» **WHAT YOU ARE ASKED TO DO**: Looking only at the lines below that contain "pwrite", give the number of them and no other text.

Saved entries
File: src/rtl/sram_host_pkg.sv
package sram_host_pkg;

  // ------------------------------------------------------------
  // widths
  // ------------------------------------------------------------
  localparam int ADDR_W = 17;
  localparam int DATA_W = 8;
  localparam int CNT_W = 8;

  // ------------------------------------------------------------
  // memory timing in ns
  // ------------------------------------------------------------
  localparam int CLK_PERIOD_NS = 5;
  localparam int READ_CYCLE_TIME_NS = 45;
  localparam int ADDRESS_ACCESS_TIME_NS = 45;
  localparam int SELECT_ACCESS_TIME_NS = 45;
  localparam int OUTPUT_ENABLE_RELEASE_DELAY_NS = 18;
  localparam int SELECT_RELEASE_DELAY_NS = 18;
  localparam int WRITE_CYCLE_TIME_NS = 45;
  localparam int SELECT_TO_WRITE_END_NS = 35;
  localparam int ADDRESS_TO_WRITE_END_NS = 35;
  localparam int WRITE_PULSE_WIDTH_NS = 35;
  localparam int DATA_SETUP_TO_WRITE_END_NS = 25;
  localparam int RETENTION_RECOVERY_TIME_NS = 45;

  // ------------------------------------------------------------
  // cycle counts, least times rounded up
  // ------------------------------------------------------------
  function automatic int ceil_cyc(input int ns);
    int c;
    c = (ns + CLK_PERIOD_NS - 1) / CLK_PERIOD_NS;
    return (c < 1) ? 1 : c;
  endfunction

  function automatic int max2(input int a, input int b);
    return (a > b) ? a : b;
  endfunction

  localparam int ACCESS_CYC = max2(ceil_cyc(READ_CYCLE_TIME_NS),
    max2(ceil_cyc(ADDRESS_ACCESS_TIME_NS), ceil_cyc(SELECT_ACCESS_TIME_NS)));
  localparam int RELEASE_CYC = max2(
    ceil_cyc(OUTPUT_ENABLE_RELEASE_DELAY_NS),
    ceil_cyc(SELECT_RELEASE_DELAY_NS));
  localparam int PULSE_CYC = max2(ceil_cyc(WRITE_PULSE_WIDTH_NS),
    max2(ceil_cyc(DATA_SETUP_TO_WRITE_END_NS),
    max2(ceil_cyc(SELECT_TO_WRITE_END_NS),
    ceil_cyc(ADDRESS_TO_WRITE_END_NS))));
  localparam int SETUP_CYC = 1;
  localparam int HOLD_CYC = max2(1,
    ceil_cyc(WRITE_CYCLE_TIME_NS) - PULSE_CYC - SETUP_CYC);
  localparam int RECOVER_CYC = ceil_cyc(RETENTION_RECOVERY_TIME_NS);

  localparam logic [CNT_W-1:0] ACCESS_LOAD = CNT_W'(ACCESS_CYC - 1);
  localparam logic [CNT_W-1:0] RELEASE_LOAD = CNT_W'(RELEASE_CYC - 1);
  localparam logic [CNT_W-1:0] PULSE_LOAD = CNT_W'(PULSE_CYC - 1);
  localparam logic [CNT_W-1:0] HOLD_LOAD = CNT_W'(HOLD_CYC - 1);
  localparam logic [CNT_W-1:0] RECOVER_LOAD = CNT_W'(RECOVER_CYC - 1);
  localparam logic [CNT_W-1:0] CNT_ZERO = 8'h00;

  // ------------------------------------------------------------
  // controller states
  // ------------------------------------------------------------
  typedef enum logic [7:0] {
    ST_IDLE = 8'h01,
    ST_RD_ACCESS = 8'h02,
    ST_RD_RELEASE = 8'h04,
    ST_WR_SETUP = 8'h08,
    ST_WR_PULSE = 8'h10,
    ST_WR_HOLD = 8'h20,
    ST_RETAIN = 8'h40,
    ST_RECOVER = 8'h80
  } host_state_t;

endpackage
**config.mk**
```make
export PLATFORM = sky130hd
export DESIGN_NAME = scs_setup
export DESIGN_NICKNAME = d
export VERILOG_FILES = /design/src/scs_pkg.sv /design/src/scs_setup.sv
export SDC_FILE = /design/constraint.sdc
export NUM_CORES = 1
export LEC_CHECK = 0
export BUFFER_PORTS_ARGS = -buffer_cell sky130_fd_sc_hd__buf_2
export CAP_MARGIN = 20
export CORE_AREA = 5 5 253 255
export DETAILED_ROUTE_END_ITERATION = 10
export DIE_AREA = 0 0 258 260
export PLACE_DENSITY = 0.56
export SYNTH_ARGS = -nofsm -noshare
export SYNTH_HDL_FRONTEND = slang
export SYNTH_SLANG_ARGS = --single-unit
```
**constraint.sdc**
```tcl
create_clock -name clk -period 6.48 [get_ports clk]
set_input_delay 0 -clock clk [delete_from_list [all_inputs] [get_ports clk]]
set_output_delay 0 -clock clk [all_outputs]
set_load 0.05 [all_outputs]
```
**src/scs_pkg.sv**
```systemverilog
// constants and types for the startup and cycle time setup block
package scs_pkg;
  // ***************************
  // register indexes (byte addr = 4 * index)
  // ***************************
  localparam logic [13:0] IDX_MODE = 14'h19C8;
  localparam logic [13:0] IDX_HOLD = 14'h19C9;
  localparam logic [13:0] IDX_PROT = 14'h19CA;
  localparam logic [13:0] IDX_BKUP = 14'h19CC;
  localparam logic [13:0] IDX_PERI = 14'h19D9;
  localparam logic [13:0] IDX_MON = 14'h19DA;
  localparam logic [13:0] IDX_MIN = 14'h19DB;
  localparam logic [13:0] IDX_ELOG = 14'h19FF;
  localparam logic [13:0] IDX_STS = 14'h1A00;
  localparam logic [13:0] IDX_MASK = 14'h1A01;
  localparam logic [13:0] IDX_CTRL = 14'h1A02;
  localparam logic [13:0] IDX_STATE = 14'h1A03;
  // ***************************
  // field positions and codes
  // ***************************
  localparam int CTRL_RESTART = 0;
  localparam int CTRL_MODE_LO = 1;
  localparam int CTRL_MODE_SET = 3;
  localparam int CTRL_IOH = 4;
  localparam int CTRL_FRC = 5;
  localparam int CTRL_HOLD_SET = 6;
  localparam int STS_OVER = 0;
  localparam int STS_LONG = 1;
  localparam int STS_PREJ = 2;
  localparam int STS_RST = 3;
  localparam int NSTS = 4;
  localparam logic [7:0] DSG_SWITCH = 8'h00;
  localparam logic [7:0] DSG_LAST = 8'h01;
  localparam logic [7:0] DSG_WORD = 8'h02;
  localparam logic [7:0] EN_00 = 8'h00;
  localparam logic [7:0] EN_01 = 8'h01;
  localparam logic [7:0] EN_02 = 8'h02;
  localparam logic [7:0] EN_03 = 8'h03;
  localparam logic [3:0] NIB_0 = 4'h0;
  localparam logic [3:0] NIB_1 = 4'h1;
  localparam logic [15:0] CFG_RST = 16'h0000;
  // ***************************
  // timing
  // ***************************
  localparam int CLK_MHZ = 125;
  localparam int TICK_US = 1000;
  localparam int TICK_CYC = TICK_US * CLK_MHZ;
  localparam logic [16:0] FIXED_LIMIT_MS = 17'd120;
  localparam logic [16:0] MAX_LIMIT_MS = 17'd99000;
  localparam logic [16:0] UNIT_10MS = 17'd10;
  localparam logic [16:0] UNIT_100MS = 17'd100;
  localparam logic [16:0] UNIT_1S = 17'd1000;
  localparam logic [6:0] FIXED_PCT = 7'd5;
  localparam logic [6:0] FULL_PCT = 7'd100;
  typedef enum logic [1:0] {MODE_PROG, MODE_MON, MODE_RUN, MODE_BAD} scs_mode_t;
  typedef enum logic [1:0] {SC_IDLE, SC_EXEC, SC_SERV, SC_PAD} scs_scan_t;
  // two bcd digits to binary
  function automatic logic [6:0] scs_bcd2(input logic [7:0] b);
    scs_bcd2 = 7'(b[7:4]) * 7'd10 + 7'(b[3:0]);
  endfunction : scs_bcd2
  // four bcd digits to binary
  function automatic logic [13:0] scs_bcd4(input logic [15:0] b);
    scs_bcd4 = 14'(b[15:12]) * 14'd1000 + 14'(b[11:8]) * 14'd100
             + 14'(b[7:4]) * 14'd10 + 14'(b[3:0]);
  endfunction : scs_bcd4
endpackage : scs_pkg

```
**src/scs_setup.sv**
```systemverilog
// startup and cycle time setup block with apb register access
// What this block does
// - with designation 02 the start mode is the low byte of the mode word (00/01/02).
// - the designation byte picks the switch, the last mode, or the stored low byte.
// - startup words act only when a restart happens, not when written.
// - at restart the io memory hold flag clears on nibble 0 and stays on nibble 1.
// - at restart the forced state hold flag clears on nibble 0 and stays on nibble 1.
// - protect nibble 1 rejects program memory writes, its own word still writable.
// - the language nibble picks english (0) or japanese (1) for the console.
// - cycle words act only at the next start of operation.
// - service enable 01 gives the port the bcd percentage of each scan.
// - service enable 00 gives the port a fixed 5 percent and ignores the byte.
// - the overrun limit is the bcd byte times the unit, at most 99 s.
// - monitor enable 00 gives 120 ms, 01/02/03 pick 10 ms, 100 ms, 1 s units.
// - minimum scan word 0000 is no minimum, else scans last at least that many ms.
// - long cycle nibble 0 reports an overrun as a non-fatal error, 1 does not.
//
// Chosen here: the APB register port.
module scs_setup
  import scs_pkg::*;
#(
  parameter int TICK_CYCLES = TICK_CYC
) (
  input wire logic clk, // system clock
  input wire logic rst, // sync reset, high
  input wire logic psel, // apb select
  input wire logic penable, // apb enable
  input wire logic pwrite, // apb direction
  input wire logic [15:0] paddr, // apb byte address
  input wire logic [31:0] pwdata, // apb write data
  output logic [31:0] prdata, // apb read data
  output logic pready, // apb ready
  output logic pslverr, // apb error
  input wire logic [1:0] mode_switch, // console switch pins
  input wire logic restart_req, // restart pulse
  input wire logic exec_done, // program pass finished
  input wire logic pm_wr_req, // program memory write request
  output logic pm_wr_ok, // write accepted pulse
  output logic pm_wr_rej, // write rejected pulse
  output logic [1:0] op_mode, // operating mode
  output logic io_hold, // io memory hold flag
  output logic force_hold, // forced state hold flag
  output logic lang_jp, // console language japanese
  output logic scan_start, // scan start pulse
  output logic periph_grant, // port service window
  output logic cycle_err, // non-fatal long cycle pulse
  output logic irq // interrupt level
);
  typedef struct packed {
    logic [7:0][15:0] cfg;
    logic [1:0] sw_a;
    logic [1:0] sw_b;
    logic boot;
    scs_mode_t mode;
    scs_mode_t last_mode;
    logic io_h;
    logic frc_h;
    logic prot;
    logic lang;
    logic [6:0] pct;
    logic [16:0] lim_ms;
    logic [13:0] min_ms;
    logic detect;
    scs_scan_t scan;
    logic [16:0] div;
    logic [16:0] el_ms;
    logic over_seen;
    logic [23:0] credit;
    logic [NSTS-1:0] sts;
    logic [NSTS-1:0] mask;
    logic [31:0] prdata;
    logic pready;
    logic pslverr;
    logic pm_ok;
    logic pm_rej;
    logic scan_st;
    logic serv;
    logic cerr;
    logic irq;
  } scs_st_t;

  scs_st_t s;
  scs_st_t next_s;

  // ***************************
  // combinational next state
  // ***************************
  logic [13:0] idx;
  logic acc;
  logic wr;
  logic mapped;
  logic [31:0] rd;
  logic do_restart;
  logic op_start;
  scs_mode_t new_mode;
  logic mode_chg;
  logic [NSTS-1:0] ev;
  logic [NSTS-1:0] clr;
  logic [16:0] lim;
  logic [6:0] cost;
  logic tick;

  always_comb begin
    next_s = s;
    idx = paddr[15:2];
    // arm once per transfer so pready stays a single pulse
    acc = psel & penable & ~s.pready;
    // a write lands on the edge where the master sees pready
    wr = psel & penable & s.pready & pwrite & (paddr[1:0] == 2'b00);
    ev = '0;
    clr = '0;
    lim = FIXED_LIMIT_MS;
    cost = FULL_PCT - s.pct;
    new_mode = s.mode;
    mode_chg = 1'b0;
    do_restart = s.boot | restart_req;
    op_start = 1'b0;
    tick = 1'b0;
    // switch pins, two stages before use
    next_s.sw_a = mode_switch;
    next_s.sw_b = s.sw_a;
    next_s.boot = 1'b0;
    next_s.pm_ok = 1'b0;
    next_s.pm_rej = 1'b0;
    next_s.scan_st = 1'b0;
    next_s.cerr = 1'b0;
    // read mux and decode
    mapped = 1'b1;
    rd = '0;
    if (paddr[1:0] != 2'b00) begin
      mapped = 1'b0;
    end else if (idx == IDX_MODE) begin
      rd = {16'h0000, s.cfg[0]};
    end else if (idx == IDX_HOLD) begin
      rd = {16'h0000, s.cfg[1]};
    end else if (idx == IDX_PROT) begin
      rd = {16'h0000, s.cfg[2]};
    end else if (idx == IDX_BKUP) begin
      rd = {16'h0000, s.cfg[3]};
    end else if (idx == IDX_PERI) begin
      rd = {16'h0000, s.cfg[4]};
    end else if (idx == IDX_MON) begin
      rd = {16'h0000, s.cfg[5]};
    end else if (idx == IDX_MIN) begin
      rd = {16'h0000, s.cfg[6]};
    end else if (idx == IDX_ELOG) begin
      rd = {16'h0000, s.cfg[7]};
    end else if (idx == IDX_STS) begin
      rd = 32'(s.sts);
    end else if (idx == IDX_MASK) begin
      rd = 32'(s.mask);
    end else if (idx == IDX_CTRL) begin
      rd = 32'({s.frc_h, s.io_h, 3'b000, 1'b0});
      rd[CTRL_MODE_LO +: 2] = s.mode;
    end else if (idx == IDX_STATE) begin
      rd = 32'({s.detect, s.lang, s.prot, s.frc_h, s.io_h, s.scan, s.mode});
    end else begin
      mapped = 1'b0;
    end
    // ***************************
    // apb slave, answer one cycle into access
    // ***************************
    next_s.pready = acc;
    if (acc) begin
      next_s.prdata = pwrite ? 32'h0000_0000 : rd;
      next_s.pslverr = ~mapped;
    end else begin
      // read data stands for the answer cycle only
      next_s.prdata = '0;
      next_s.pready = 1'b0;
      next_s.pslverr = 1'b0;
    end
    // config words just store; they act at restart or op start
    if (wr) begin
      if (idx == IDX_MODE) begin
        next_s.cfg[0] = pwdata[15:0];
      end else if (idx == IDX_HOLD) begin
        next_s.cfg[1] = pwdata[15:0];
      end else if (idx == IDX_PROT) begin
        next_s.cfg[2] = pwdata[15:0];
      end else if (idx == IDX_BKUP) begin
        next_s.cfg[3] = pwdata[15:0];
      end else if (idx == IDX_PERI) begin
        next_s.cfg[4] = pwdata[15:0];
      end else if (idx == IDX_MON) begin
        next_s.cfg[5] = pwdata[15:0];
      end else if (idx == IDX_MIN) begin
        next_s.cfg[6] = pwdata[15:0];
      end else if (idx == IDX_ELOG) begin
        next_s.cfg[7] = pwdata[15:0];
      end else if (idx == IDX_STS) begin
        clr = pwdata[NSTS-1:0];
      end else if (idx == IDX_MASK) begin
        next_s.mask = pwdata[NSTS-1:0];
      end else if (idx == IDX_CTRL) begin
        do_restart = do_restart | pwdata[CTRL_RESTART];
        if (pwdata[CTRL_MODE_SET] && pwdata[CTRL_MODE_LO +: 2] != MODE_BAD) begin
          new_mode = scs_mode_t'(pwdata[CTRL_MODE_LO +: 2]);
          mode_chg = 1'b1;
        end
        if (pwdata[CTRL_HOLD_SET]) begin
          next_s.io_h = pwdata[CTRL_IOH];
          next_s.frc_h = pwdata[CTRL_FRC];
        end
      end
    end
    // ***************************
    // restart: startup words take effect
    // ***************************
    if (do_restart) begin
      ev[STS_RST] = 1'b1;
      mode_chg = 1'b1;
      if (s.cfg[0][15:8] == DSG_SWITCH) begin
        // switch code 3 has no mode, so program
        new_mode = (s.sw_b == MODE_BAD) ? MODE_PROG : scs_mode_t'(s.sw_b);
      end else if (s.cfg[0][15:8] == DSG_LAST) begin
        new_mode = s.last_mode;
      end else if (s.cfg[0][15:8] == DSG_WORD && s.cfg[0][7:0] <= 8'h02) begin
        new_mode = scs_mode_t'(s.cfg[0][1:0]);
      end else begin
        // unknown designation or mode code falls back to program
        new_mode = MODE_PROG;
      end
      if (s.cfg[1][11:8] == NIB_0) begin
        next_s.io_h = 1'b0;
      end
      if (s.cfg[1][15:12] == NIB_0) begin
        next_s.frc_h = 1'b0;
      end
      next_s.prot = (s.cfg[2][3:0] == NIB_1);
      next_s.lang = (s.cfg[2][7:4] == NIB_1);
    end
    // ***************************
    // mode change and start of operation
    // ***************************
    if (mode_chg) begin
      next_s.mode = new_mode;
      // remembered for designation 01, program mode included
      next_s.last_mode = new_mode;
      op_start = (new_mode != MODE_PROG) & ((s.mode == MODE_PROG) | do_restart);
      if (new_mode == MODE_PROG) begin
        next_s.scan = SC_IDLE;
        next_s.serv = 1'b0;
      end
    end
    // cycle words are sampled only here, at the start of operation
    if (op_start) begin
      if (s.cfg[4][15:8] == EN_01) begin
        next_s.pct = scs_bcd2(s.cfg[4][7:0]);
      end else begin
        next_s.pct = FIXED_PCT;
      end
      if (s.cfg[5][15:8] == EN_01) begin
        lim = 17'(scs_bcd2(s.cfg[5][7:0])) * UNIT_10MS;
      end else if (s.cfg[5][15:8] == EN_02) begin
        lim = 17'(scs_bcd2(s.cfg[5][7:0])) * UNIT_100MS;
      end else if (s.cfg[5][15:8] == EN_03) begin
        lim = 17'(scs_bcd2(s.cfg[5][7:0])) * UNIT_1S;
      end
      // clamp keeps the limit at 99 s at most
      next_s.lim_ms = (lim > MAX_LIMIT_MS) ? MAX_LIMIT_MS : lim;
      next_s.min_ms = scs_bcd4(s.cfg[6]);
      next_s.detect = (s.cfg[7][11:8] == NIB_0);
      next_s.scan = SC_IDLE;
      next_s.serv = 1'b0;
    end
    // ***************************
    // program memory write gate
    // ***************************
    // no address on this port, so the protect word is always written over apb
    if (pm_wr_req) begin
      next_s.pm_ok = ~s.prot;
      next_s.pm_rej = s.prot;
      ev[STS_PREJ] = s.prot;
    end
    // ***************************
    // scan pacing
    // ***************************
    // millisecond tick, restarted with every scan
    if (s.div == 17'(TICK_CYCLES - 1)) begin
      next_s.div = '0;
      tick = 1'b1;
    end else begin
      next_s.div = s.div + 17'd1;
    end
    if (tick && s.el_ms != 17'h1FFFF) begin
      next_s.el_ms = s.el_ms + 17'd1;
    end
    if (!mode_chg && !op_start) begin
      case (s.scan)
        SC_IDLE: begin
          if (s.mode != MODE_PROG) begin
            next_s.scan = SC_EXEC;
            next_s.scan_st = 1'b1;
            next_s.el_ms = '0;
            next_s.div = '0;
            next_s.over_seen = 1'b0;
            next_s.credit = '0;
          end
        end
        SC_EXEC: begin
          // credit saturates rather than wrapping on a very long pass
          if (!s.credit[23]) begin
            next_s.credit = s.credit + 24'(s.pct);
          end
          if (exec_done) begin
            next_s.scan = SC_SERV;
            next_s.serv = 1'b1;
          end
        end
        SC_SERV: begin
          // service time grows with exec time in ratio pct to 100-pct
          if (s.pct != 7'd0 && s.credit >= 24'(cost)) begin
            next_s.credit = s.credit - 24'(cost);
          end else begin
            next_s.scan = SC_PAD;
            next_s.serv = 1'b0;
          end
        end
        SC_PAD: begin
          // hold here until the minimum scan time has passed
          if (s.el_ms >= 17'(s.min_ms)) begin
            next_s.scan = SC_IDLE;
          end
        end
        default: begin
          next_s.scan = SC_IDLE;
        end
      endcase
    end
    // overrun check, once per scan
    if (s.scan != SC_IDLE && !s.over_seen && s.el_ms > s.lim_ms) begin
      next_s.over_seen = 1'b1;
      ev[STS_OVER] = 1'b1;
      ev[STS_LONG] = s.detect;
      next_s.cerr = s.detect;
    end
    // ***************************
    // interrupt status, set wins over clear
    // ***************************
    next_s.sts = (s.sts & ~clr) | ev;
    next_s.irq = |(next_s.sts & next_s.mask);
  end

  always_ff @(posedge clk) begin
    if (rst) begin
      // storage is not kept over reset, words clear
      s <= '0;
      s.boot <= 1'b1;
      s.pct <= FIXED_PCT;
      s.lim_ms <= FIXED_LIMIT_MS;
      s.cfg <= {8{CFG_RST}};
    end else begin
      s <= next_s;
    end
  end

  // ***************************
  // outputs
  // ***************************
  assign prdata = s.prdata;
  assign pready = s.pready;
  assign pslverr = s.pslverr;
  assign pm_wr_ok = s.pm_ok;
  assign pm_wr_rej = s.pm_rej;
  assign op_mode = s.mode;
  assign io_hold = s.io_h;
  assign force_hold = s.frc_h;
  assign lang_jp = s.lang;
  assign scan_start = s.scan_st;
  assign periph_grant = s.serv;
  assign cycle_err = s.cerr;
  assign irq = s.irq;
endmodule : scs_setup

```
==> results.txt <==
Pins Over Slew Limit = 0
Ranking of synthesized cells by area = dfxtp_1 30%, ha_1 12%, nand2_1 6.7%
Finished Core Util = 33.25%
Fin crit share = 94.05%
Top sig layer = met4
Layout cells sized above 1 = 8.215%
Crit path capture type = flop
IO Pins = 103
Hold Worst Slack = 0.06745 ns
Synth warnings = 0
Worst Setup Start Kind = flop
Root buffer selected by CTS = clkbuf_16
Post-DP HPWL = 39.32 mm
Achievable Freq = 164.1 MHz
Die area = 67,080 um^2
# DRC = 0
Area of the core = 61,370 um^2
Starting Density = 29.66%
Rows = 91
Net Switching = 0.0008796 W
Mean post-synth cell area = 7.984 um^2
Nets = 2,576
First-pass GRT wire length = 85.15 mm
RR Endpoint = s[133]
WHS Endpoint = prdata[4]
Status = finished clean
Count leader, synth = nand2_1
Number of DRC markers in iteration 0 = 1,216
Sequential share of power = 45.5%
DR WL met2 = 25.03 mm
Clk_lat worst skew = 0.57 ns
Vias = 16,229
Min-delay src = paddr[3]
Critical R2R Launch = s[246]
CP Buf/Inv Count = 1
Slowest stage delay, CP = 0.57 ns
Final WS setup = 0.3857 ns
Port-buffer cells = 70
CTS HTree Levels = 1
Synth unique cells = 89
Post-Syn Area = 18,200 um^2
Total setup buffers inserted after CTS = 0
Via density per instance = 5.210
Clock Path Buffers = 3
Filler cells = 6,365
Unrepaired setup endpoints after global routing = false
Arrival @ worst endpoint = 6.55 ns
Static leakage = 8.429 nW
Setup Total Neg Slack = 0 ns
Top_reg_cell synth = dfxtp_1
Fraction of registers with async set/reset = 0%
Clk_skew = 0.01345 ns
Period minus WS final = 6.094 ns
DRT antenna net count = 0
R2R Setup Slk = 0.39 ns
Total grt overflow = 0
Cells after synthesis = 2,280
Min-Delay Path Depth = 3
Area delta synth->final = 12.11%
Setup violators final = 0
Yosys top cell area share = 29.69%
Largest net degree at the start of global routing = 83
Crit-path cells = ha_1 -> ha_1 -> inv_1 -> fa_1 -> nand2b_1 -> nor4_1 -> or2_2 -> ha_1 -> xor2_1 -> fa_1 -> ha_1 -> ha_1 -> nor3_1 -> o2111ai_1 -> a211o_1 -> and4_1 -> or4_1 -> nor4_4 -> nor2_1 -> o221a_2
FF-to-FF path depth = 20
Slew margin rel. = 25.64%
Clk pin slew, worst setup/hold paths = 0.06 ns
DRT Wirelength = 52.61 mm
Power Dens Cells = 180.4 nW/um^2
Die height = 260 um
Pre-Repair DR Iteration Count = 5
CP Class = reg -> reg
Die width = 258 um
Highest ir drop seen on vdd = 0.1621 mV
Number of synthesized flops with an enable pin = 0
Vias in the first global route = 15,774
Met3 Wirelength = 2.328 mm
Routability cong. = 0.8709
Num CTS Buffers = 29
CTS tree = done
Met1 Routed Length = 24.38 mm
List of most frequent post-synthesis cells = 324 x nand2_1, 270 x dfxtp_1, 214 x a21oi_1
Final Hold Viols = 0
Yosys top cell by area = dfxtp_1
Slew @ Worst Pin = 1.112 ns
Initial antenna violation count = 0
Pint = 0.002803 W
Sequential fraction of the synthesis area = 29.69%
Routed len/inst = 16.89 um
Worst path slowest cell = or4_1
Global router's overall resource usage = 15.15%
Max_cap viols = 0
Placed Cells incl. Taps = 3,032
Worst EP required = 6.94 ns
Pre-CTS WS = 0.4361 ns
CP delay by family, top = simple AND/OR/NAND/NOR gates
Seq cells post-synth = 270
Net Sw Frac = 23.89%
Worst-path fanout max = 6
Ant diodes = 0
Fin cells = 3,115
Combinational Power Share = 5.4%
Most common cell on crit path = ha_1
# clock sinks = 270
Worst hold path type = in -> reg
Clock power share = 49.1%
how the worst max path moves through the flow:
stage | startpoint | end | slack (ns) | depth (start not counted)
finish | s[246] | s[133] | 0.39 | 20
global route | s[247] | s[133] | 0.03 | 20
CTS | s[247] | s[133] | 0.42 | 20
detailed placement | s[247] | s[133] | 0.44 | 20
global placement | s[246] | s[133] | 0.60 | 22
floorplan | s[246] | s[133] | 0.83 | 23
what timing repair did:
item,CTS,global route
resized for setup,0,0
hold buffers,26,0
endpoints found under the hold margin,186,0
per-layer routing:
metal | vias up | GRT usage (%)
met3 | 59 | 1.922
met5 | - | 0
li1 | 7969 | -
met1 | 7813 | 21.10
met4 | 0 | 3.189
met2 | 388 | 25.30
metrics by stage:
step	instance area [um^2]	power, W
2_1_floorplan	18260	0.001847
3_3_place_gp	19050	0.001894
3_5_place_dp	19070	0.001896
4_1_cts	20360	0.003711
5_1_grt	20410	0.003800
6_report	20410	0.003682
layout make-up:
cell class | instances | area, um^2 | area share [%]
Clock buffer | 33 | 760.7 | 3.728
Inverter | 160 | 600.6 | 2.943
Sequential cell | 270 | 5405 | 26.49
Tap cell | 790 | 988.4 | 4.843
Clock inverter | 20 | 269.0 | 1.318
Timing Repair Buffer | 121 | 824.5 | 4.040
Multi-Input combinational cell | 1721 | 11560 | 56.64
worst register-to-register path: stages (launching register included):
cell       delay (ns)
dfxtp_1          0.45
ha_1             0.28
ha_1             0.20
inv_1            0.07
fa_1             0.44
nand2b_1         0.18
nor4_1           0.50
or2_2            0.29
ha_1             0.28
xor2_1           0.19
fa_1             0.45
ha_1             0.31
ha_1             0.25
nor3_1           0.27
o2111ai_1        0.24
a211o_1          0.31
and4_1           0.22
or4_1            0.57
nor4_4           0.21
nor2_1           0.07
o221a_2          0.23
logic make-up after synthesis:
family	after synthesis	synth area share [%]
XOR/XNOR	77	3.705
AND/OR/NAND/NOR	826	21.20
flip-flops	270	29.69
buffers and inverters	304	7.189
multiplexers	63	3.629
adder cells (fa/ha/maj)	215	16.39
AO/OA/AOI/OAI	524	18.17
other	1	0.02060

» **TASK RESPONSE**: 3